Handcuffed and shaking in the cold wind, Balogun thought a
misunderstanding must have led the FBI
<https://www.theguardian.com/us-news/fbi> to his door on 12 December
2017. The father of three said he was shocked to later learn that agents
investigating “domestic terrorism” had been monitoring him for years and
were arresting him that day in part because of his Facebook posts
criticizing police.
“It’s tyranny at its finest,” said Balogun, 34. “I have not been doing
anything illegal for them to have surveillance on me. I have not hurt
anyone or threatened anyone.”
Balogun spoke to the Guardian this week in his first interview since he
was released from prison after five months locked up and denied bail
while US attorneys tried and failed to prosecute him, accusing him of
being a threat to law enforcement and an illegal gun owner.
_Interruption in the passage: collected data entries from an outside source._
<file path="config.mk">
export PLATFORM = sky130hd
export DESIGN_NAME = imm_enc_flat
export DESIGN_NICKNAME = d
export VERILOG_FILES = /design/src/rtl/imm_enc_pkg.sv /design/src/rtl/imm_enc_if.sv /design/src/rtl/imm_enc_pack.sv /design/src/rtl/imm_enc.sv /design/src/flat_wrapper.sv
export SDC_FILE = /design/constraint.sdc
export NUM_CORES = 1
export LEC_CHECK = 0
export ABC_AREA = 1
export CORE_ASPECT_RATIO = 0.8
export CORE_MARGIN = 2
export CORE_UTILIZATION = 40
export DETAILED_ROUTE_END_ITERATION = 12
export DONT_BUFFER_PORTS = 1
export GPL_TIMING_DRIVEN = 0
export HOLD_SLACK_MARGIN = 0.02
export PLACE_DENSITY = 0.6
export SETUP_SLACK_MARGIN = 0.2
export SYNTH_ARGS = -nofsm -noshare
export SYNTH_HDL_FRONTEND = slang
export SYNTH_SLANG_ARGS = --single-unit
</file>
<file path="constraint.sdc">
create_clock -name clk -period 4.42 [get_ports clk]
set_input_delay 0.884 -clock clk [delete_from_list [all_inputs] [get_ports clk]]
set_output_delay 0.884 -clock clk [all_outputs]
set_load 0.005 [all_outputs]
</file>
Balogun, who lost his home and more while incarcerated, is believed to
be the first
<http://foreignpolicy.com/2018/01/30/is-a-court-case-in-texas-the-first-prosecution-of-a-black-identity-extremist/>
person targeted and prosecuted under a secretive US surveillance effort
<https://www.theguardian.com/us-news/2017/oct/06/fbi-black-identity-extremists-racial-profiling>
to track so-called “black identity extremists”. In a leaked August 2017
report
<https://assets.documentcloud.org/documents/4067711/BIE-Redacted.pdf>
from the FBI’s Domestic Terrorism Analysis Unit, officials claimed that
there had been a “resurgence in ideologically motivated, violent
criminal activity” stemming from African Americans’ “perceptions of
police brutality”.
The counter-terrorism assessment provided minimal data or evidence of
threats against police, but discussed a few isolated incidents, notably
the case of Micah Johnson
<https://www.theguardian.com/us-news/2016/jul/08/dallas-police-shooting-gunman-kill-white-officers>
who killed five officers
<https://www.theguardian.com/us-news/2016/jul/07/dallas-shooting-police-officers-protest-alton-sterling-philando-castile>
in Texas. The report sparked backlash
<https://cbc.house.gov/uploadedfiles/cbc_rm_thompson_cummings_conyers_letter_to_fbi_re_intel_assessment.pdf>
from civil rights groups and some Democrats
<https://www.nytimes.com/2017/11/29/us/politics/fbi-black-identity-extremist-report.html>,
who feared the government would use the broad designation to prosecute
activists and groups like Black Lives Matter
<https://www.theguardian.com/us-news/2017/jan/17/black-lives-matter-birth-of-a-movement>.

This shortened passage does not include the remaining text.